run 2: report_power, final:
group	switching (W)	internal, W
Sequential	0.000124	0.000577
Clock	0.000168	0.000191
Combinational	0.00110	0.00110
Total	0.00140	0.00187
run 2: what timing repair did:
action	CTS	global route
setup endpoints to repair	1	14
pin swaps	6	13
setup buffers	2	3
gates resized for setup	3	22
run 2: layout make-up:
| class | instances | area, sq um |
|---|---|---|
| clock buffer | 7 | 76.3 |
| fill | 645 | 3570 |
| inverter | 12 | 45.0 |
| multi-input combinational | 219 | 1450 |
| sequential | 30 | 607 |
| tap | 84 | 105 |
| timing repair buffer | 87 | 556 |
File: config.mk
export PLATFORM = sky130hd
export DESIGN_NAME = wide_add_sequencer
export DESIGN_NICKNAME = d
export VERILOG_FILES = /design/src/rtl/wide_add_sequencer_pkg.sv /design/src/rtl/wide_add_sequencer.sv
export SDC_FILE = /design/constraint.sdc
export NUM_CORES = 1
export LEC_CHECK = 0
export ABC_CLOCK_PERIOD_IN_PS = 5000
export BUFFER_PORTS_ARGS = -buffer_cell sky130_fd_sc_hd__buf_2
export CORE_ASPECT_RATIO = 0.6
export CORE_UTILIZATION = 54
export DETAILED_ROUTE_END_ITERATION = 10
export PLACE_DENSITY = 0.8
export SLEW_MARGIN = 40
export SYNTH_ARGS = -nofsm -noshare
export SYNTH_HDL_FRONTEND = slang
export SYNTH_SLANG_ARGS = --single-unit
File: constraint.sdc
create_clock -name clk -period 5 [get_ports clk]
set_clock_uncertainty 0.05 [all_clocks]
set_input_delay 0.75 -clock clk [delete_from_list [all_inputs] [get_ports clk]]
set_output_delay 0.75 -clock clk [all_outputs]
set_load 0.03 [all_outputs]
-.-.-
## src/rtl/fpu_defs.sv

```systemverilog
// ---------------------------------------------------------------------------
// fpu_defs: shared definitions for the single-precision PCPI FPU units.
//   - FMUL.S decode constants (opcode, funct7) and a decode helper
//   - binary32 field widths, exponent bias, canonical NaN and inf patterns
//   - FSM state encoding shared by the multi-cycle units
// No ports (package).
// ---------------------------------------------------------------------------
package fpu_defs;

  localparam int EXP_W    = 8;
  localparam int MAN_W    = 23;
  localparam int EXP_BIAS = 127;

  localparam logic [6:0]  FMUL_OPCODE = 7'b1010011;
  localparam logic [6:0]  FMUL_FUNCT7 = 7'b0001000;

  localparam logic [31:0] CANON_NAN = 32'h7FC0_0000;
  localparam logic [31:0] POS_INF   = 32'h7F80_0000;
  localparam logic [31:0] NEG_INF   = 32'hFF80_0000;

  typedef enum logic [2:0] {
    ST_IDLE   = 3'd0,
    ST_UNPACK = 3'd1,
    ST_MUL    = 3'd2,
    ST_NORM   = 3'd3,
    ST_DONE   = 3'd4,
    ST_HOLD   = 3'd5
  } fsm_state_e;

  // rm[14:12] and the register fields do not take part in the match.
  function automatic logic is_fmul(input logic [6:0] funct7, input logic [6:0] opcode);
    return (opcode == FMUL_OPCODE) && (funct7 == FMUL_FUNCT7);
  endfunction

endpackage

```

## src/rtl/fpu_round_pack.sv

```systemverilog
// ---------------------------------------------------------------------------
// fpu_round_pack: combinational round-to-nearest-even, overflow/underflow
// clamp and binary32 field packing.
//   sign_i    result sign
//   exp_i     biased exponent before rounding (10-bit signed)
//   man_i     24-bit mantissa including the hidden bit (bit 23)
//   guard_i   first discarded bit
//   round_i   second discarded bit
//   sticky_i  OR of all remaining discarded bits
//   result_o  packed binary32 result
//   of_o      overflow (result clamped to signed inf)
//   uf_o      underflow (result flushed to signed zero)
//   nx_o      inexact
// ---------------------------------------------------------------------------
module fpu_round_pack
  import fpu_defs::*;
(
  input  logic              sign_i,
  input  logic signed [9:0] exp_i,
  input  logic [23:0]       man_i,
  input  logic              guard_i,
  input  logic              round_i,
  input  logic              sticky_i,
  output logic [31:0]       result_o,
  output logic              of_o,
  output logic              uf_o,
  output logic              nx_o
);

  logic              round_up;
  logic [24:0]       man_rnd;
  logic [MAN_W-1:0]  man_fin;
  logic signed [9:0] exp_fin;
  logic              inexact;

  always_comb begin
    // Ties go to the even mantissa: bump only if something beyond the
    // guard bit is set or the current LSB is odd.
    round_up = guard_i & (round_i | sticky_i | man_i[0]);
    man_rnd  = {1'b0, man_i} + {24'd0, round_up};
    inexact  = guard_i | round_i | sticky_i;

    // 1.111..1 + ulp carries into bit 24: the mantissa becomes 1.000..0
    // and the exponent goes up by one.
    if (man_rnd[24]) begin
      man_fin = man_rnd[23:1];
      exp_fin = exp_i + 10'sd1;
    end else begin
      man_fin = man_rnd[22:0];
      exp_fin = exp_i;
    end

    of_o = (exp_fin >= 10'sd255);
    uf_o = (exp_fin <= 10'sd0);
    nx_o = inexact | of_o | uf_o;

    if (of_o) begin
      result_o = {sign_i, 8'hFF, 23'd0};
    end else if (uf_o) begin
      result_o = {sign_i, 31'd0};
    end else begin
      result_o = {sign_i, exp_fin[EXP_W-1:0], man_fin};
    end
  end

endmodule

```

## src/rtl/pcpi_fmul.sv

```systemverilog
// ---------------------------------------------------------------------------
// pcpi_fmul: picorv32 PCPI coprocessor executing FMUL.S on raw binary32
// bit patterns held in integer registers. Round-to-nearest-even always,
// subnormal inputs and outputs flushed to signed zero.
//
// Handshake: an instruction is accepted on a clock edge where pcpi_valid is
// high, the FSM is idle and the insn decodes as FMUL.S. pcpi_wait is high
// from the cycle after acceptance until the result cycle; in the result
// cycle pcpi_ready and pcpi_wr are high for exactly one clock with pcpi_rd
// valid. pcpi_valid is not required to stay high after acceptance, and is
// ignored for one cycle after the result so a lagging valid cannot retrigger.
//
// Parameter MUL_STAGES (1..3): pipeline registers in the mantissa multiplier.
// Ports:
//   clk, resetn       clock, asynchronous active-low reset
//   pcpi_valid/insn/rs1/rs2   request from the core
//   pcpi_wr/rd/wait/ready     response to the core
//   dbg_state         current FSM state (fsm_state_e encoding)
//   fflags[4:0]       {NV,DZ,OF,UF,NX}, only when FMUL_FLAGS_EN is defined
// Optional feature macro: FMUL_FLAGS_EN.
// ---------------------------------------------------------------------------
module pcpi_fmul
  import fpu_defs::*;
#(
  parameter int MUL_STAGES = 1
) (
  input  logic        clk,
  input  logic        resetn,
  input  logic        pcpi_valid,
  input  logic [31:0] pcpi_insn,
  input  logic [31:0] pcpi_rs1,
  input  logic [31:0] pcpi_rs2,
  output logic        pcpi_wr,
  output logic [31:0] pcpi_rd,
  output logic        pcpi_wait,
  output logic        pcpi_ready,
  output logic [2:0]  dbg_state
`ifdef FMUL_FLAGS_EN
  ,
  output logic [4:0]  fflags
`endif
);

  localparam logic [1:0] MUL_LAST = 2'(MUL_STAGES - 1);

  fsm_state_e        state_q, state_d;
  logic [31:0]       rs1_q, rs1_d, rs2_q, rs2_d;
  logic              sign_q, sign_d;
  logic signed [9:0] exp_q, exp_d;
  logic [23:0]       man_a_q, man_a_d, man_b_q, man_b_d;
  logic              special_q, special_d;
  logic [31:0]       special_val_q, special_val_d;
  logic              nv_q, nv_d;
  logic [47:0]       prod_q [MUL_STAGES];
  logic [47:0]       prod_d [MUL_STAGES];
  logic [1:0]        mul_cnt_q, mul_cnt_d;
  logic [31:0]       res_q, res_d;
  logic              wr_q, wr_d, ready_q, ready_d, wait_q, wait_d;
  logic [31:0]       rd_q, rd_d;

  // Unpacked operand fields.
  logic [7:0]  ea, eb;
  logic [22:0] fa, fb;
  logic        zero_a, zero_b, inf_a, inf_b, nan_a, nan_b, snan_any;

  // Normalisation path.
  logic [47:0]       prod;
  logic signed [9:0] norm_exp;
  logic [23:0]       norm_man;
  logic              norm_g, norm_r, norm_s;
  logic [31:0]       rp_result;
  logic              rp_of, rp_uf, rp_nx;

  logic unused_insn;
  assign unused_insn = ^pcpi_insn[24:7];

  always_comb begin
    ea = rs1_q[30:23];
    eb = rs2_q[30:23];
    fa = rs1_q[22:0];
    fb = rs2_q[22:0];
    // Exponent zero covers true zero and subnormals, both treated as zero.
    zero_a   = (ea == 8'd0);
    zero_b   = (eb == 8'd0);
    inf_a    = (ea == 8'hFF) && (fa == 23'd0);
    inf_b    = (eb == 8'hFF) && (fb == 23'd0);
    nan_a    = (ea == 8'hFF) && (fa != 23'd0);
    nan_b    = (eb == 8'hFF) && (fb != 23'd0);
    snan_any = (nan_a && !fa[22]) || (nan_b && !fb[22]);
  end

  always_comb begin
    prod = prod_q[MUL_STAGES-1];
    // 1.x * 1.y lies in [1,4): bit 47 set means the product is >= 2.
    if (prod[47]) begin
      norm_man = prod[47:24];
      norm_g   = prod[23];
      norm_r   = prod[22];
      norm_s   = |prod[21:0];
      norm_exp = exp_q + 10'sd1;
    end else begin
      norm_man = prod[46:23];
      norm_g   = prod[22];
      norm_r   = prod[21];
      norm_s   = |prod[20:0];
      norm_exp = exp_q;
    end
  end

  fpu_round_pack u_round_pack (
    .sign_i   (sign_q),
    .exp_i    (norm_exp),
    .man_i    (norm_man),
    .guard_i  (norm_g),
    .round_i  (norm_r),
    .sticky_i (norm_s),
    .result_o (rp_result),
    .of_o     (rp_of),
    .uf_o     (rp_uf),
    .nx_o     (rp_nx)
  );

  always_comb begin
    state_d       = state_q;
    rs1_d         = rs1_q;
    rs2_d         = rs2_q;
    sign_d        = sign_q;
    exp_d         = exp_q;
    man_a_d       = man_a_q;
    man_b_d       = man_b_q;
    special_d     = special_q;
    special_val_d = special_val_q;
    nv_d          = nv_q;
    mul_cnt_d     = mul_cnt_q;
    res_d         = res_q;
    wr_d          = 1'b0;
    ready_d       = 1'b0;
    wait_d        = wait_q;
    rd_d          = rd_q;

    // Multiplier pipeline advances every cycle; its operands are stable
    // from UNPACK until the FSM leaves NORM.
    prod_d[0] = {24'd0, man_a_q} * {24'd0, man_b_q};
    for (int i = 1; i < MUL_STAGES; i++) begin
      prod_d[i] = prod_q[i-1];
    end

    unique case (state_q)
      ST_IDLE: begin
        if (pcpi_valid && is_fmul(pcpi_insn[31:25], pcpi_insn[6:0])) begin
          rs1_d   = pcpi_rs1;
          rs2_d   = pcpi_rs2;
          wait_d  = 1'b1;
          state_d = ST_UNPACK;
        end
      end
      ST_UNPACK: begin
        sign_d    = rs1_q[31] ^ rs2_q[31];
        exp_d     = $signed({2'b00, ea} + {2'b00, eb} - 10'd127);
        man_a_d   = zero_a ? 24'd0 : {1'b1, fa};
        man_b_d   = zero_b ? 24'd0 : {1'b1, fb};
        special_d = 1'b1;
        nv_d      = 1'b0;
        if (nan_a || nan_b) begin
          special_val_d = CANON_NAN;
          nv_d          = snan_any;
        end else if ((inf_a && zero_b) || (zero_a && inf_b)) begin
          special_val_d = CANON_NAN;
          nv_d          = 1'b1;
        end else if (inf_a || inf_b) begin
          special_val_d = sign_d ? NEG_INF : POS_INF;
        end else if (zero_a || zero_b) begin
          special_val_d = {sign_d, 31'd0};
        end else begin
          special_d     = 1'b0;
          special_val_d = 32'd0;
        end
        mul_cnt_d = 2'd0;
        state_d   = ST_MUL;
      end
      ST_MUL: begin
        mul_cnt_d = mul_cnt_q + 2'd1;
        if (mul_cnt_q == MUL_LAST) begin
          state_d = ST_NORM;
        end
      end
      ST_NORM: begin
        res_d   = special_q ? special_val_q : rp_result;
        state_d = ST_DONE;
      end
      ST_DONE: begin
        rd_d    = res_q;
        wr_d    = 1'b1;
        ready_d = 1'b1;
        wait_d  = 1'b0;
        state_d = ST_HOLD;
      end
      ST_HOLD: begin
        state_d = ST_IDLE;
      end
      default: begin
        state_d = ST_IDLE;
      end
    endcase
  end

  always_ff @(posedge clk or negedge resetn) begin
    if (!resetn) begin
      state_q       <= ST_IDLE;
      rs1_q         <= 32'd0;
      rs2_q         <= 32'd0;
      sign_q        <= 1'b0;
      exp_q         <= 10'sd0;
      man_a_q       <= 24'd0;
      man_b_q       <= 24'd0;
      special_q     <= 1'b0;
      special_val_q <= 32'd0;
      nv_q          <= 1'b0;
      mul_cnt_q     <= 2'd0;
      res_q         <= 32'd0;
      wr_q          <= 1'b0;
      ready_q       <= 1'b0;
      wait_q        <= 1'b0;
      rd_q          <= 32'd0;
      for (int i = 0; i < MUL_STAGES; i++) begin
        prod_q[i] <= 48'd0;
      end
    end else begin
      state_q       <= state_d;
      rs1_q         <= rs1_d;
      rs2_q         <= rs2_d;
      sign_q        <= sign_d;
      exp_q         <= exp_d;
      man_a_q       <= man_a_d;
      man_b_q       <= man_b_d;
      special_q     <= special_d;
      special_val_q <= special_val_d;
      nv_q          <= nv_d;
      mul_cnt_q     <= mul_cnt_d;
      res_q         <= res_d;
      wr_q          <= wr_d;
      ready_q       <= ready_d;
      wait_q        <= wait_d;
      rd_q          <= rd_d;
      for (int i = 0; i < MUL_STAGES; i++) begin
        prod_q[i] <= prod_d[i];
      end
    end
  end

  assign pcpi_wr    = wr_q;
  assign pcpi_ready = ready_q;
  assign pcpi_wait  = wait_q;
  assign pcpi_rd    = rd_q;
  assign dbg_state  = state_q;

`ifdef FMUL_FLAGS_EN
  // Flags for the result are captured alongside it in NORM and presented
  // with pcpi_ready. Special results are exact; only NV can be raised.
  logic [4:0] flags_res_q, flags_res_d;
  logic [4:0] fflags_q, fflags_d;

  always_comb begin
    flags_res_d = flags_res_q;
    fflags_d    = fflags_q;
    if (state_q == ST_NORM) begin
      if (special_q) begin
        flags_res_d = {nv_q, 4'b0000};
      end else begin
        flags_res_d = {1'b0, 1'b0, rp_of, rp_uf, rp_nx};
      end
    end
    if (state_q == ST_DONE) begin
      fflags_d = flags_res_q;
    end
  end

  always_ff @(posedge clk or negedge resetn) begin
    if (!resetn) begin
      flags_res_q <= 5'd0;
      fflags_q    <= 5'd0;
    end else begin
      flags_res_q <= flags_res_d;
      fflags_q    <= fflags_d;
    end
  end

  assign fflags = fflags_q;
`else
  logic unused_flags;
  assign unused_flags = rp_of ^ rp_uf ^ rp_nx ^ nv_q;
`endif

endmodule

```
-.-.-
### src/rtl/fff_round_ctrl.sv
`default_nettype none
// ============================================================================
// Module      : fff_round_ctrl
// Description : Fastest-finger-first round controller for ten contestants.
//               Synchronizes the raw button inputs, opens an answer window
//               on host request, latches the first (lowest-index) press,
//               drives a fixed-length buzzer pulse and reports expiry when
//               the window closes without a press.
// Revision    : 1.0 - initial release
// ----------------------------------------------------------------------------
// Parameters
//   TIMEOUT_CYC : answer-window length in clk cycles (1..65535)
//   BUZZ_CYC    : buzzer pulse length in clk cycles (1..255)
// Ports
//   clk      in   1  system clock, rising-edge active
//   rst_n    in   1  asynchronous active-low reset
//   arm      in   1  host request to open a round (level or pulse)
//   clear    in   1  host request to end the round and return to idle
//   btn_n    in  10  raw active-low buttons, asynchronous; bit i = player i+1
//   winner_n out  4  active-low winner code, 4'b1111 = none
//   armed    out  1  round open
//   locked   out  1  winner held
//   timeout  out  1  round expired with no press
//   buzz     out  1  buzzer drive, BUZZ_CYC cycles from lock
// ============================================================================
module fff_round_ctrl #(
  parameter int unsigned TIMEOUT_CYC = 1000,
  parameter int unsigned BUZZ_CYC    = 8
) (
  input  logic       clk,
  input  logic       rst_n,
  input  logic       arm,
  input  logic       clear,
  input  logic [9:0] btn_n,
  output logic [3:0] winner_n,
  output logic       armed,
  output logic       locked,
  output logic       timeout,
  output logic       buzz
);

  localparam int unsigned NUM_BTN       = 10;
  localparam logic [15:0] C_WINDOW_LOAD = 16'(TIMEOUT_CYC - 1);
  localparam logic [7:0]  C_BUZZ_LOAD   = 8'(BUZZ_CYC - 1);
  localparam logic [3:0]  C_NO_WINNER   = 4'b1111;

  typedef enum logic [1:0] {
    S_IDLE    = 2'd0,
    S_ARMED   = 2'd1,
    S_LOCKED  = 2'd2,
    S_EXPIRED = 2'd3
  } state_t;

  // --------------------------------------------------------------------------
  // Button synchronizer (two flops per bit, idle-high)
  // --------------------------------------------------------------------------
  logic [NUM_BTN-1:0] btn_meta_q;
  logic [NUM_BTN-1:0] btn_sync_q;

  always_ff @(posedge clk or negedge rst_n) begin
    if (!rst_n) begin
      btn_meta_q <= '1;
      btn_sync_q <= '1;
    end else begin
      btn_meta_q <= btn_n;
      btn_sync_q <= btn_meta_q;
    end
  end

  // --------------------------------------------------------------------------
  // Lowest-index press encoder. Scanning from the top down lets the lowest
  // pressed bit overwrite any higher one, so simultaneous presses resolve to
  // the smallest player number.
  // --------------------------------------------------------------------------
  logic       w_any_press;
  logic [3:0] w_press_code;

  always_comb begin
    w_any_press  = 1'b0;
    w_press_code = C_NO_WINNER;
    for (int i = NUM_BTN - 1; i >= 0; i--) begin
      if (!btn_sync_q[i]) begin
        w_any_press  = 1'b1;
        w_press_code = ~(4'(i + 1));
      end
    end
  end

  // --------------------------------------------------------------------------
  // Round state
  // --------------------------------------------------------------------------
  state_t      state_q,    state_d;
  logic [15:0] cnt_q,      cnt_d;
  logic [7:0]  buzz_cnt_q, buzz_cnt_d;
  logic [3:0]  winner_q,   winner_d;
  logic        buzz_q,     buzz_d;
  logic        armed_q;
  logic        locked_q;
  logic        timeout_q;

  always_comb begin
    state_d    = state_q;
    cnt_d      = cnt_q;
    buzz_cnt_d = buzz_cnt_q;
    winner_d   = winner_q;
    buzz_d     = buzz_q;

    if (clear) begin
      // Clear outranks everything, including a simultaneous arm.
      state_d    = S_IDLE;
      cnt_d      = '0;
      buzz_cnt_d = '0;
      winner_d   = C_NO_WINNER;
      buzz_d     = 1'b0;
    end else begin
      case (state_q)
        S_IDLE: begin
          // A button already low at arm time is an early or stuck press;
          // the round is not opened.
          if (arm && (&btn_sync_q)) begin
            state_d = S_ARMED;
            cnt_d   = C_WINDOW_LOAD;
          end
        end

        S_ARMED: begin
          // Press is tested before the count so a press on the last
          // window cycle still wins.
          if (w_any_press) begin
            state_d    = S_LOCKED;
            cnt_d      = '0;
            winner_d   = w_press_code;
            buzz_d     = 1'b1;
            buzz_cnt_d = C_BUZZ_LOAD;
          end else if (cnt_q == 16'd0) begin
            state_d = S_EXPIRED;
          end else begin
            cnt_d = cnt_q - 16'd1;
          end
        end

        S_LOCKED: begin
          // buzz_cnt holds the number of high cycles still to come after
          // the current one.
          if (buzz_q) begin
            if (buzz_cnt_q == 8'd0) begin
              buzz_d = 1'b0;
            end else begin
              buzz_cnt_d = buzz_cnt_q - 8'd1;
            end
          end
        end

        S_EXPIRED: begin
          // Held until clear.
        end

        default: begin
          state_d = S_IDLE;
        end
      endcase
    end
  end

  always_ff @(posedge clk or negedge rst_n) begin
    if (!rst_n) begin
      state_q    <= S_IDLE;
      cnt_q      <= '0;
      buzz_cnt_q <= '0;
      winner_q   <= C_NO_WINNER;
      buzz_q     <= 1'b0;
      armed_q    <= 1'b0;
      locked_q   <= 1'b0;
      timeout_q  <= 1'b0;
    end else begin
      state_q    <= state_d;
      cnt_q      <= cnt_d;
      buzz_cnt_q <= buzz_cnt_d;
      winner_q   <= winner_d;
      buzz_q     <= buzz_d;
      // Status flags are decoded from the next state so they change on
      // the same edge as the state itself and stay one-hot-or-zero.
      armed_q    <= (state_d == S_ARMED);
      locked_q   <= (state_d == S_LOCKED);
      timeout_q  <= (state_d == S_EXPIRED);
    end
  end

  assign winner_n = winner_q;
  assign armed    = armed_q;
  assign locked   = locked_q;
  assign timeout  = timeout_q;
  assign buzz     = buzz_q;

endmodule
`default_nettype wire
-.-.-
> About this task
Gather from the data above every line with the string "setup".

> Task answer
setup endpoints to repair	1	14
setup buffers	2	3
gates resized for setup	3	22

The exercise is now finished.